▸ **DESCRIPTION OF THE TASK**
From the entries that follow, copy exactly the lines beginning at the line holding "rd_idx_next = rd_idx_reg" and continuing through the line holding "res_next.status = sfp_pkg::ST_FULL;".

Stored data:

----

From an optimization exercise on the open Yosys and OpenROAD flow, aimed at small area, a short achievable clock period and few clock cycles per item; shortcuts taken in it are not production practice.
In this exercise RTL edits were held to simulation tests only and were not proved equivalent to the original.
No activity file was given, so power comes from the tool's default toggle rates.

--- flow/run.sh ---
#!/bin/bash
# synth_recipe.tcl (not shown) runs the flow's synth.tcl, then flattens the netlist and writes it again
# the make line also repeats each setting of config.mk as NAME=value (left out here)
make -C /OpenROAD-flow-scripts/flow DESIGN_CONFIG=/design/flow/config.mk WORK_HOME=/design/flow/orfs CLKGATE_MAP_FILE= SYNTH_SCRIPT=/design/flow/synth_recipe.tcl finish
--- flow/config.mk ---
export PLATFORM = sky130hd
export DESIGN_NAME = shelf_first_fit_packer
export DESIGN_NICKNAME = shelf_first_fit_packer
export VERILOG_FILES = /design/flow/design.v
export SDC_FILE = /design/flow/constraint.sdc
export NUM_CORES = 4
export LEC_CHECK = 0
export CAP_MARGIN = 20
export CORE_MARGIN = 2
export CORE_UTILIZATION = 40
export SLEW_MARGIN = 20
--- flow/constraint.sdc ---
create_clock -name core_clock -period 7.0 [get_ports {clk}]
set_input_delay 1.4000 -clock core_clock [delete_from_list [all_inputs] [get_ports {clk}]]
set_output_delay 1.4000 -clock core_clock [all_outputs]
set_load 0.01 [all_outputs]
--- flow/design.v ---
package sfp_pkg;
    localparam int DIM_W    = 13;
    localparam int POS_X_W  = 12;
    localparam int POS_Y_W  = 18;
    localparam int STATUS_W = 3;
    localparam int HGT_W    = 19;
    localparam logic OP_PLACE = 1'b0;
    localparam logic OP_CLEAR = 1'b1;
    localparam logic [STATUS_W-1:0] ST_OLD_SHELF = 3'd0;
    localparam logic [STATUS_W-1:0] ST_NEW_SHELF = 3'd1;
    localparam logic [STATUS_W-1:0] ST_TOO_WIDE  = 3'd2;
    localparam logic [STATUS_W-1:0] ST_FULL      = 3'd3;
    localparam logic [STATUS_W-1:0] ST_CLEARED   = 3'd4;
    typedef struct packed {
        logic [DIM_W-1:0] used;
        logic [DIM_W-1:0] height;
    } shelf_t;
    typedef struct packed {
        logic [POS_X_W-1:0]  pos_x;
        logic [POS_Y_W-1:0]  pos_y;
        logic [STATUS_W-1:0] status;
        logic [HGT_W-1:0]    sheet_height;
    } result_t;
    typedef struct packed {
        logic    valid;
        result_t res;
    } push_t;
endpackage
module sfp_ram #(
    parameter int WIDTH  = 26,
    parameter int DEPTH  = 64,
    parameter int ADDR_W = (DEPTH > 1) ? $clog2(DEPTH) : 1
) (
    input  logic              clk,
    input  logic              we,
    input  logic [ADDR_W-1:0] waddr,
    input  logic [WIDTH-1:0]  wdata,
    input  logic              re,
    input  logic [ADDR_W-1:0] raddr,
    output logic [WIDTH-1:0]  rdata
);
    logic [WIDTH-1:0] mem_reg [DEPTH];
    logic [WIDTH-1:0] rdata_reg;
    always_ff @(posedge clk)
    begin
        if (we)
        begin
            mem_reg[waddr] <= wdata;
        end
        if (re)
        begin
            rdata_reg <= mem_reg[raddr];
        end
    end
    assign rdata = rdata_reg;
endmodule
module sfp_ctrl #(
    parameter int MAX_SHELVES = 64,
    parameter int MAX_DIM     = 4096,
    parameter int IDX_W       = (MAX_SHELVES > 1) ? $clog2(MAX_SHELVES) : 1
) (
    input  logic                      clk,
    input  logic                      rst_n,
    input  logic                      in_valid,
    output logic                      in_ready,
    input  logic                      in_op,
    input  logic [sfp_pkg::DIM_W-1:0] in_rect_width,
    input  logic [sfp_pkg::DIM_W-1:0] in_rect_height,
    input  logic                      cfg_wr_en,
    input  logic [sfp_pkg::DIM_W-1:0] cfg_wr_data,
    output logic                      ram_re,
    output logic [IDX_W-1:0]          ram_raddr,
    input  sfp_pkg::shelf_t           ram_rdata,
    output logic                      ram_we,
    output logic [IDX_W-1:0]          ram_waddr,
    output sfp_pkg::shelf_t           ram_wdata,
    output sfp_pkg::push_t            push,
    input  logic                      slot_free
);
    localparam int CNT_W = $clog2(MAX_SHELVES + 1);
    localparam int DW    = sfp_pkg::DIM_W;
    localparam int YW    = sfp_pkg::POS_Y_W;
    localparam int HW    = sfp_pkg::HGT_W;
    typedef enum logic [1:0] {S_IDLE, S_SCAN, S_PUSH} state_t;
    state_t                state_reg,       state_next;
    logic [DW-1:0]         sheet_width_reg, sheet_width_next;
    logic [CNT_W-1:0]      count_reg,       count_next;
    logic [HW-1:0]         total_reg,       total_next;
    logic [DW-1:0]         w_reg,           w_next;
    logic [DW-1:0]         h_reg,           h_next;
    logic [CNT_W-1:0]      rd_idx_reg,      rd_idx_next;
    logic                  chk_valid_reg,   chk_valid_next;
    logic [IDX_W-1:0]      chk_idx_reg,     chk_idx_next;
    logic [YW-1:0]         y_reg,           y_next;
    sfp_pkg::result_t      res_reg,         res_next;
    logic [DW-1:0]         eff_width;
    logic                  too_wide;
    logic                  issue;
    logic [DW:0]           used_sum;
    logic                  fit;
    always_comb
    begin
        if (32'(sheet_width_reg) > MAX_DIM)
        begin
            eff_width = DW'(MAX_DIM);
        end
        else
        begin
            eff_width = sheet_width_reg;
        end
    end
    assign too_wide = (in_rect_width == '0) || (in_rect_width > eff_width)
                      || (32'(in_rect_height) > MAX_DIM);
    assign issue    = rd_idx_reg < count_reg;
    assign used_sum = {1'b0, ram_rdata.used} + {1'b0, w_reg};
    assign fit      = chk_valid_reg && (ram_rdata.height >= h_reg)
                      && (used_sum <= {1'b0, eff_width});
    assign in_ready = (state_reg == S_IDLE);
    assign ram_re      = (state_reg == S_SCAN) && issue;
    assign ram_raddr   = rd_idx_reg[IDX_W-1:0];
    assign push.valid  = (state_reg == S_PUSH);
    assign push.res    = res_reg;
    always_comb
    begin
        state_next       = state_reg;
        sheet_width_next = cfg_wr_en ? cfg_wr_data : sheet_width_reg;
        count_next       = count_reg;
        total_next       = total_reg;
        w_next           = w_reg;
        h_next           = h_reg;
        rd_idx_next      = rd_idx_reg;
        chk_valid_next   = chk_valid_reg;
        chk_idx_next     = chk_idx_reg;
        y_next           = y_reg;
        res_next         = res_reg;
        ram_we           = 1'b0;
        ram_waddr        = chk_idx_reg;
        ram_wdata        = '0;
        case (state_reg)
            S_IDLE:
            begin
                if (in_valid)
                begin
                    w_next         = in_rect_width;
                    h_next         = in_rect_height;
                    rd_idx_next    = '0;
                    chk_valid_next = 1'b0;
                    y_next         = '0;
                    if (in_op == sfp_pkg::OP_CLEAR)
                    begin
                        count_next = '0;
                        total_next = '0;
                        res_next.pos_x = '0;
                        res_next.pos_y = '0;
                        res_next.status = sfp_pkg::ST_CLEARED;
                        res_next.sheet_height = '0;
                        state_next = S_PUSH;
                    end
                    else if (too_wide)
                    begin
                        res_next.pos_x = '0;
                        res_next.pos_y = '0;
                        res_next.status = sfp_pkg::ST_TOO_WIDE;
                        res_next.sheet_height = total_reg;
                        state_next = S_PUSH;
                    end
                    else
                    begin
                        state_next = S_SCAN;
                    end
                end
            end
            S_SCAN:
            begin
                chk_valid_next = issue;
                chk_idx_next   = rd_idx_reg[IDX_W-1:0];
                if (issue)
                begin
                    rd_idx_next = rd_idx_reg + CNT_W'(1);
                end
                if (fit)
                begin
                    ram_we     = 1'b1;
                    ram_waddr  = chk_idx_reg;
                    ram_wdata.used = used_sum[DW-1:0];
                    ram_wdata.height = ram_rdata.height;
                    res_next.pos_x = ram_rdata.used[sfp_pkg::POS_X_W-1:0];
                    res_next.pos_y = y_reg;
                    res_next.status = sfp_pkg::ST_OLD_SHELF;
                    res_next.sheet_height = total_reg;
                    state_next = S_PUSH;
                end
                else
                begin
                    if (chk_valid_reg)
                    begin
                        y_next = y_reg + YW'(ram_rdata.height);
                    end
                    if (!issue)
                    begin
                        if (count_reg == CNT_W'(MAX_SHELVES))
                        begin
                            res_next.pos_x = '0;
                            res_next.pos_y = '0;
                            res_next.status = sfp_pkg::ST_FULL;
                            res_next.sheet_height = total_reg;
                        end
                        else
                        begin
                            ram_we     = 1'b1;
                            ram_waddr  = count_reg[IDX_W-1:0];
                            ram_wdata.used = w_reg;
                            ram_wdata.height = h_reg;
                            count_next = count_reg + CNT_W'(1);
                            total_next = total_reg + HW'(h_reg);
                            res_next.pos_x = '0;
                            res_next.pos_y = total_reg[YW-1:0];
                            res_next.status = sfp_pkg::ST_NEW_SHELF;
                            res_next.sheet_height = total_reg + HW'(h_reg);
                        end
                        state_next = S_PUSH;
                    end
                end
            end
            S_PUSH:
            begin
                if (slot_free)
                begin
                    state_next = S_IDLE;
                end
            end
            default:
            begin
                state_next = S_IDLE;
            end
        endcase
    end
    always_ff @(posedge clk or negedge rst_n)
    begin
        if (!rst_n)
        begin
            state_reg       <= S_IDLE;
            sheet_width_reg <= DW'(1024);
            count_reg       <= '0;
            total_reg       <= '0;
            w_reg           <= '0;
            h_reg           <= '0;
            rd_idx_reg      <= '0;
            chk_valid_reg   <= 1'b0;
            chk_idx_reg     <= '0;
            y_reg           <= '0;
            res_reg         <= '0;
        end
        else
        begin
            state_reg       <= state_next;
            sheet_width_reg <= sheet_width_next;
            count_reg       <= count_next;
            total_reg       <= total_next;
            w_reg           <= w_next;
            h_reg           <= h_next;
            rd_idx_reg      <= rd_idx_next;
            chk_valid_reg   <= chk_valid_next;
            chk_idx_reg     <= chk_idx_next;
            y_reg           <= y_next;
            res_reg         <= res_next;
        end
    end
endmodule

----

▸ **EXERCISE OUTPUT**
                    rd_idx_next = rd_idx_reg + CNT_W'(1);
                end
                if (fit)
                begin
                    ram_we     = 1'b1;
                    ram_waddr  = chk_idx_reg;
                    ram_wdata.used = used_sum[DW-1:0];
                    ram_wdata.height = ram_rdata.height;
                    res_next.pos_x = ram_rdata.used[sfp_pkg::POS_X_W-1:0];
                    res_next.pos_y = y_reg;
                    res_next.status = sfp_pkg::ST_OLD_SHELF;
                    res_next.sheet_height = total_reg;
                    state_next = S_PUSH;
                end
                else
                begin
                    if (chk_valid_reg)
                    begin
                        y_next = y_reg + YW'(ram_rdata.height);
                    end
                    if (!issue)
                    begin
                        if (count_reg == CNT_W'(MAX_SHELVES))
                        begin
                            res_next.pos_x = '0;
                            res_next.pos_y = '0;
                            res_next.status = sfp_pkg::ST_FULL;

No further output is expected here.